**Exercise brief**
The answer is one number. Say how many lines in the entries below include the word "family".

(Collected data)
-- -- --
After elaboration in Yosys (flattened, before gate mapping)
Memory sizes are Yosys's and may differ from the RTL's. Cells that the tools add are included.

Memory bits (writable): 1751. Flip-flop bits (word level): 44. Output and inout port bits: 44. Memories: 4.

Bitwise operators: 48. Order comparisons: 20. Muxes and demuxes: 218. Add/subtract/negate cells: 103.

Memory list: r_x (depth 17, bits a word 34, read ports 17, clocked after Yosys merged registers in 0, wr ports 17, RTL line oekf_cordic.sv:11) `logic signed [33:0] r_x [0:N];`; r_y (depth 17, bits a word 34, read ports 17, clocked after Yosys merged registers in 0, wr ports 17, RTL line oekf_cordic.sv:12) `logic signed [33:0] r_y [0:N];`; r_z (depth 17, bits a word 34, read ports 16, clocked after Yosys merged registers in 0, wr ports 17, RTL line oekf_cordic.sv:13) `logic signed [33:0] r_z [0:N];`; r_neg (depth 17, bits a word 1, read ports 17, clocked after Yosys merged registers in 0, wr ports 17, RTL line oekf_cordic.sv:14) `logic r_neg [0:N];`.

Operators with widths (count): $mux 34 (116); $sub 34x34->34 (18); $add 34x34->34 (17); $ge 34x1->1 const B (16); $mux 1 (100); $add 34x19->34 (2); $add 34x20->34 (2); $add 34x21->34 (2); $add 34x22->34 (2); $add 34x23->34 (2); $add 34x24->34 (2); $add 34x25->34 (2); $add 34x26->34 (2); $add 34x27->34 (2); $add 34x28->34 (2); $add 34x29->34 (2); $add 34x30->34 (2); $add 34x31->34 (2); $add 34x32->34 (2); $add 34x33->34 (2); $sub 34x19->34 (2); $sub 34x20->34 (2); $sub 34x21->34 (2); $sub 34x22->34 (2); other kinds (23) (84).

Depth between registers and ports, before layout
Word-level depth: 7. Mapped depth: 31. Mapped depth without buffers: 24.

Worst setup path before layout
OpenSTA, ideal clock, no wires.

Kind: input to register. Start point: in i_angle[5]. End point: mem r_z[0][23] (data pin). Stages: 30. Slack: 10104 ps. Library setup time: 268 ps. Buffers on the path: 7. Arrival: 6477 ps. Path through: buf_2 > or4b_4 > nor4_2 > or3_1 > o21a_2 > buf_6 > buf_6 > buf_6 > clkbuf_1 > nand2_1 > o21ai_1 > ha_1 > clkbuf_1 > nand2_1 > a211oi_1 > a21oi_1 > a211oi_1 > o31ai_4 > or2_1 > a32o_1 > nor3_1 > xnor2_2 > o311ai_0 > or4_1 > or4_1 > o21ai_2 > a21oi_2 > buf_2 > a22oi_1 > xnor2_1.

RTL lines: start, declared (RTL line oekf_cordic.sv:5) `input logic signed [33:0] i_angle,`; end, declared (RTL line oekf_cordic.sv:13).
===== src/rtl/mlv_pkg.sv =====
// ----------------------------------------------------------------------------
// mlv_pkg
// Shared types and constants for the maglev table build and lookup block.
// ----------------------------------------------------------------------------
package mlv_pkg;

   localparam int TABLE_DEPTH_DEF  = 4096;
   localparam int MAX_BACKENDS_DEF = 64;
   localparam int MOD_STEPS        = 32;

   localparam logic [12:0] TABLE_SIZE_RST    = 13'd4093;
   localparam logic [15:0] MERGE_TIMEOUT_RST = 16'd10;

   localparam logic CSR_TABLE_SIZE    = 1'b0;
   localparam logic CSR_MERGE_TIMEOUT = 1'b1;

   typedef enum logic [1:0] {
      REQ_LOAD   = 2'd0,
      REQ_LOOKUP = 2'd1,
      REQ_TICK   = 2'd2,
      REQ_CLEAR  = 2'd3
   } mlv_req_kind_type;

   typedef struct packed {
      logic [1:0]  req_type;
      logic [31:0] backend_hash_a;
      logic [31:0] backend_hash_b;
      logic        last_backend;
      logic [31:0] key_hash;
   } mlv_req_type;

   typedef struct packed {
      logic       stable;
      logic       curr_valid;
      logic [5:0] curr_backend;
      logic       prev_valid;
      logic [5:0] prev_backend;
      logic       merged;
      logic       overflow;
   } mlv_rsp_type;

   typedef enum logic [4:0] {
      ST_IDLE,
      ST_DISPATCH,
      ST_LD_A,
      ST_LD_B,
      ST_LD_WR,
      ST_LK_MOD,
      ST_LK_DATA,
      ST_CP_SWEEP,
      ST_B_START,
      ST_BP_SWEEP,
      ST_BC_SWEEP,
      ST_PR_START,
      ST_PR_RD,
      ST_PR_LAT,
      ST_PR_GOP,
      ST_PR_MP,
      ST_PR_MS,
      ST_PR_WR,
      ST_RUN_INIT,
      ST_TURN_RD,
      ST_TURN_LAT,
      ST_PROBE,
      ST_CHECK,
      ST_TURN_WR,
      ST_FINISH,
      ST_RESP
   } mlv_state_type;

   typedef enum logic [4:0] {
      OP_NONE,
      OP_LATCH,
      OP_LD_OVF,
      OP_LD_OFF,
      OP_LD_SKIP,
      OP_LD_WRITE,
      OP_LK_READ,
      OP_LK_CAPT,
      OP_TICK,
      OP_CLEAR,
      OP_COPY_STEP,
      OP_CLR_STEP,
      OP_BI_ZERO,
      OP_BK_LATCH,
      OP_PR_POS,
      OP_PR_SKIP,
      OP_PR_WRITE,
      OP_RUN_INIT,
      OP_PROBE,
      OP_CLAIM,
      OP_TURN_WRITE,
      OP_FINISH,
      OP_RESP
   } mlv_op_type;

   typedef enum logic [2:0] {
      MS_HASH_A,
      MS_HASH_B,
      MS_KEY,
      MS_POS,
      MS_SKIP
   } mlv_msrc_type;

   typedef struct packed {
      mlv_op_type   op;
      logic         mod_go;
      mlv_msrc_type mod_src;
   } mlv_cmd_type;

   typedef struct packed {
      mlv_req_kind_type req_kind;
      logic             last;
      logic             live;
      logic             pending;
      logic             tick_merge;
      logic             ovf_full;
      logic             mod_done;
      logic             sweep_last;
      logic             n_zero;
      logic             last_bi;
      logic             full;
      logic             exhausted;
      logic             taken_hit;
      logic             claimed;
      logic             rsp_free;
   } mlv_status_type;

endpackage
-- -- --
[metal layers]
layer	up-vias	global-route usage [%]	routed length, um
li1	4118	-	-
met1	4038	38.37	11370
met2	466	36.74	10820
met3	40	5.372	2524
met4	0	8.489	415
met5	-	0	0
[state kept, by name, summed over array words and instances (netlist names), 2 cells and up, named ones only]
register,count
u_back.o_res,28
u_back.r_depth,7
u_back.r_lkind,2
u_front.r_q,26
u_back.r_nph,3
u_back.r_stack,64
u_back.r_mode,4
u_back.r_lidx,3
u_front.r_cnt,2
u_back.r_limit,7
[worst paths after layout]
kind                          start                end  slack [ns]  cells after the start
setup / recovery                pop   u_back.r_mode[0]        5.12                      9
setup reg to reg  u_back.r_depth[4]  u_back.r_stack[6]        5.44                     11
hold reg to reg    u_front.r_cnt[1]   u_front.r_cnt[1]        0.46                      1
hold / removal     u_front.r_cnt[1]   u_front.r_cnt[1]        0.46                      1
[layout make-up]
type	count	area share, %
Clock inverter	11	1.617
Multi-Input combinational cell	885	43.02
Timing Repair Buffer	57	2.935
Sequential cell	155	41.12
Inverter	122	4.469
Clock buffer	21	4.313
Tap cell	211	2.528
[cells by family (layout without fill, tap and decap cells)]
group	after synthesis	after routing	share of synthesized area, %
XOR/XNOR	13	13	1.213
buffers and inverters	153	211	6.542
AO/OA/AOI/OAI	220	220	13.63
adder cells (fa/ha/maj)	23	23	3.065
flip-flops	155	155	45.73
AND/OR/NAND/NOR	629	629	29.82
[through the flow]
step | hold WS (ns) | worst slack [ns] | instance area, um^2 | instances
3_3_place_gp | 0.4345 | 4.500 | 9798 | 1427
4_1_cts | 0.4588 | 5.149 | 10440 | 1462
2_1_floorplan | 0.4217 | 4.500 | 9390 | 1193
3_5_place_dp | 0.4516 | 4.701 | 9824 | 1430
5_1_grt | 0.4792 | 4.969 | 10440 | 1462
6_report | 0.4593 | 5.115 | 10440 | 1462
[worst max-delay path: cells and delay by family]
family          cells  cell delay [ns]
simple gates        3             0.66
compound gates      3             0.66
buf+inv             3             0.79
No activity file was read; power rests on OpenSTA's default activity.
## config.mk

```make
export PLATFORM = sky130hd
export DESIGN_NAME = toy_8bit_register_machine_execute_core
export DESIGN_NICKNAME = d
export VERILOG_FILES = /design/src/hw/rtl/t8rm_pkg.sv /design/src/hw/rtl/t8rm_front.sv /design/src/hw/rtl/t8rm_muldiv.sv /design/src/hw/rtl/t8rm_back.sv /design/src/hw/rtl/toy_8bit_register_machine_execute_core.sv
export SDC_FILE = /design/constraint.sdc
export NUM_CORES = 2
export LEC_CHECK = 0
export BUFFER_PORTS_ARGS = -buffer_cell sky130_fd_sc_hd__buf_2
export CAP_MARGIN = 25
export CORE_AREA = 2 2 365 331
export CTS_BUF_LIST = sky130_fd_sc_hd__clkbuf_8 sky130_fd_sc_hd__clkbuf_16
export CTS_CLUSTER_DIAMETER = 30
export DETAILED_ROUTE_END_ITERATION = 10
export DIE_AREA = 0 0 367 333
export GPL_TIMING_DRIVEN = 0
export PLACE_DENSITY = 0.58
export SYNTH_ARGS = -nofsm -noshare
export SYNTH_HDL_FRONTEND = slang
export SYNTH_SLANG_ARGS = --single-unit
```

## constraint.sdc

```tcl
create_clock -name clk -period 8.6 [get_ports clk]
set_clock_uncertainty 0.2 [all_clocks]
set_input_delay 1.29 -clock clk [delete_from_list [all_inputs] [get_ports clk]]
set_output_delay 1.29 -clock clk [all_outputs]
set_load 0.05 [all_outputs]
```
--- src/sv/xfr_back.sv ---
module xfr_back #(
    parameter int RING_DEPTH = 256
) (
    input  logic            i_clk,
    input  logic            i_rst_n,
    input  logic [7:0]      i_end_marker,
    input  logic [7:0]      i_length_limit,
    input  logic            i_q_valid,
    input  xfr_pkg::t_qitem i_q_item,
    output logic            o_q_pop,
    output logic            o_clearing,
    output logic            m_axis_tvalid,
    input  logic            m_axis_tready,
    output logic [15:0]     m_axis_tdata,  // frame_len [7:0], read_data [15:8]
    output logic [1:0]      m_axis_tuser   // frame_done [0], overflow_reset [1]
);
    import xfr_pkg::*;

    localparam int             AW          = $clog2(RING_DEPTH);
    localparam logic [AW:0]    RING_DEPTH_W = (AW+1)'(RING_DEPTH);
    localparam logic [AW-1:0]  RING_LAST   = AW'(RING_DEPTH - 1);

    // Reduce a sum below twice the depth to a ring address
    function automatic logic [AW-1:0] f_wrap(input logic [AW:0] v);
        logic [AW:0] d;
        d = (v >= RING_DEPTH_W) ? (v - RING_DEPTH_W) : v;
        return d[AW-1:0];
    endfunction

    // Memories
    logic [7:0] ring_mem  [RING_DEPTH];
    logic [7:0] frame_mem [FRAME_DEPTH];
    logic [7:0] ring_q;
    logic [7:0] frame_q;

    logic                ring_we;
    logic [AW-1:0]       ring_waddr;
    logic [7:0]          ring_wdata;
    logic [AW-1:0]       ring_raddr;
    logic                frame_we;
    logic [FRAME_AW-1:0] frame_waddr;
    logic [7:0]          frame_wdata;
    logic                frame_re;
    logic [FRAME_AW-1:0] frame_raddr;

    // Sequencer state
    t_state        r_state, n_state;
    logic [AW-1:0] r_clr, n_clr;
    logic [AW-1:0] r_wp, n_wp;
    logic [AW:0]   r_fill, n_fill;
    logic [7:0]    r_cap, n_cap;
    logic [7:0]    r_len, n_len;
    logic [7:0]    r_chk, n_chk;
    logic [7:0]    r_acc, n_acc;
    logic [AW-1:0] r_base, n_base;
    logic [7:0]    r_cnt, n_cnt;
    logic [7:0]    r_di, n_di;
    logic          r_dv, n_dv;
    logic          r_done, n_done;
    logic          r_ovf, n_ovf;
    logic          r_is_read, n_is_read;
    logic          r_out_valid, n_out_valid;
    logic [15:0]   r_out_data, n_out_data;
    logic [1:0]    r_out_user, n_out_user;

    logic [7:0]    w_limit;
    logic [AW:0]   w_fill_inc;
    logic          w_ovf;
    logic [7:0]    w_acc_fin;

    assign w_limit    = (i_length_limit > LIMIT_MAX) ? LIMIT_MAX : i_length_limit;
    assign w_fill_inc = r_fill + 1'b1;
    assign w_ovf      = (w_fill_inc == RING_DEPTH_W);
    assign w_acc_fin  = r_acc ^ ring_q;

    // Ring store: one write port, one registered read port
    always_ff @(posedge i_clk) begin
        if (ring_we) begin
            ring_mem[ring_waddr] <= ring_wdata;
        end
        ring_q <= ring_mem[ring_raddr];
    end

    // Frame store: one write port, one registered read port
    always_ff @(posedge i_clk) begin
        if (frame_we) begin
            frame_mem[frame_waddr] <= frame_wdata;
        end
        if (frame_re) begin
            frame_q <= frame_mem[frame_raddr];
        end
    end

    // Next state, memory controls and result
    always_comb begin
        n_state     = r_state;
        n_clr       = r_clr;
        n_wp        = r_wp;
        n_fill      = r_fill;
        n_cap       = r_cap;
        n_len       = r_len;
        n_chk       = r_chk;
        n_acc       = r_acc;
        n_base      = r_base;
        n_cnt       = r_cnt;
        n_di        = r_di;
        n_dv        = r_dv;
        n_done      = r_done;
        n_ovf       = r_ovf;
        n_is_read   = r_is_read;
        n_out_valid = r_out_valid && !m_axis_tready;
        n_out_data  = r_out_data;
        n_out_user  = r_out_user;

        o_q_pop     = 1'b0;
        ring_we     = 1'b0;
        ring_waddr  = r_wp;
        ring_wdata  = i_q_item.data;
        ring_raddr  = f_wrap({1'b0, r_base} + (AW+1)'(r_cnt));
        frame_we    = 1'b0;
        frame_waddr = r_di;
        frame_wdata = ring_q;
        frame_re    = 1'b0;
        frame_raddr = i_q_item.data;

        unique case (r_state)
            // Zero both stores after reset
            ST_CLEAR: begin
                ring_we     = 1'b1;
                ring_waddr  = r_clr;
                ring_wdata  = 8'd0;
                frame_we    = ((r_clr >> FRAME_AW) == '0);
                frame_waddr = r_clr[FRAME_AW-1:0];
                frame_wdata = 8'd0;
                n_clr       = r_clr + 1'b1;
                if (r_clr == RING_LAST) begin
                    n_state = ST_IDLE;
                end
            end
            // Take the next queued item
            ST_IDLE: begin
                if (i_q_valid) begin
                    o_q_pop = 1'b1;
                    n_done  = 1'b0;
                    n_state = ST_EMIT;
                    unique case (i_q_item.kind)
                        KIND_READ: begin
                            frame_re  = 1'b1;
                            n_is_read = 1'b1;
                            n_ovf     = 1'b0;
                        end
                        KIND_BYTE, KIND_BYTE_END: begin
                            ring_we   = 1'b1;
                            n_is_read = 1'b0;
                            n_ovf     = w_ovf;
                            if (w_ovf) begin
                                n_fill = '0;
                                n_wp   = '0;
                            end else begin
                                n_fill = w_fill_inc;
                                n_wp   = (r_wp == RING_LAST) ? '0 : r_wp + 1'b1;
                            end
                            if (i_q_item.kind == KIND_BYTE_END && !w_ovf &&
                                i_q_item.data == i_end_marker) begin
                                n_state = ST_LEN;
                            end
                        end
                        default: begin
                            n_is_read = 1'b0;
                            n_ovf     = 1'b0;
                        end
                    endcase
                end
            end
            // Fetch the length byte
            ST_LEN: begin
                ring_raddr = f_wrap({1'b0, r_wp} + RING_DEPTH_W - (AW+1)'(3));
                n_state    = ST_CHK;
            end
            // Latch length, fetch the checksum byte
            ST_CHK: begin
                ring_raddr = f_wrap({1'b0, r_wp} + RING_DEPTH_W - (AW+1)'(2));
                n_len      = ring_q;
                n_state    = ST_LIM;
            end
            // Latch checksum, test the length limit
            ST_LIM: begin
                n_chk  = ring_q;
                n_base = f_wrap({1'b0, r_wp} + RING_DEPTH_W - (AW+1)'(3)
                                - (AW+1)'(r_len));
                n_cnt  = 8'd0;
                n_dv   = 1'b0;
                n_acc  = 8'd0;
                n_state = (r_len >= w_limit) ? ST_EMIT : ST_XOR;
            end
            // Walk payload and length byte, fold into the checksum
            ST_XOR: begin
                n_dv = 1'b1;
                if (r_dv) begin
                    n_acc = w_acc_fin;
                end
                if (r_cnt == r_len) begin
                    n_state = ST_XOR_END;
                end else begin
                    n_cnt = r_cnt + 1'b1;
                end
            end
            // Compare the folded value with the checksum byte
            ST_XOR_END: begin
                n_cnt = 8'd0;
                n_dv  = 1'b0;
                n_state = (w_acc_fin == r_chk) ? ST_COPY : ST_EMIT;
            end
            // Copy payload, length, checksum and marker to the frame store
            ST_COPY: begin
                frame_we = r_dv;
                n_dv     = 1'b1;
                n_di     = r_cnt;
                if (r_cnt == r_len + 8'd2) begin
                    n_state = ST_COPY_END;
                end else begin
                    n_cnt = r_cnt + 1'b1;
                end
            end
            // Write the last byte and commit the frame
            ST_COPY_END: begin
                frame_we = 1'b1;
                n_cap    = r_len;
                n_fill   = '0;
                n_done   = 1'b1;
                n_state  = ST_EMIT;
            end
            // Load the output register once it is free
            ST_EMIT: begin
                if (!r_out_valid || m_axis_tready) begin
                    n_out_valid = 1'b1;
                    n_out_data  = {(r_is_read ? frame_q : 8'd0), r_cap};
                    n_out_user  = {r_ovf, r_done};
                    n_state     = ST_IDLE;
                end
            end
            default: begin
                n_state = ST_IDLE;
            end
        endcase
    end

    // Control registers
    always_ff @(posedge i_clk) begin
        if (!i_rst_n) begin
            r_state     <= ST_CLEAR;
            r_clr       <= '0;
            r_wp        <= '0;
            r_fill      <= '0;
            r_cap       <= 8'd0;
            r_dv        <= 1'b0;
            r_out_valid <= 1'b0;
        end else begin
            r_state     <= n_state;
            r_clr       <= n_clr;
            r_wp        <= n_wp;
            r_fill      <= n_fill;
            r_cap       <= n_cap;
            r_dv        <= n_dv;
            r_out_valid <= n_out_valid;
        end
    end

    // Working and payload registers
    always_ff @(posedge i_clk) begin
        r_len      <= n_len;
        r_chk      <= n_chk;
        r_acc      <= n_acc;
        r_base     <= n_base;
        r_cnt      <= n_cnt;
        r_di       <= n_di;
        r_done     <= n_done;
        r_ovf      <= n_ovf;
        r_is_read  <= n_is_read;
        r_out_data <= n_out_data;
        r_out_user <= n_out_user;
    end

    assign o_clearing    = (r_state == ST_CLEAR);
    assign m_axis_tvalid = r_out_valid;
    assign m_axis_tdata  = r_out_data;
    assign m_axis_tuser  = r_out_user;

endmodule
-- -- --
**Finished exercise**
3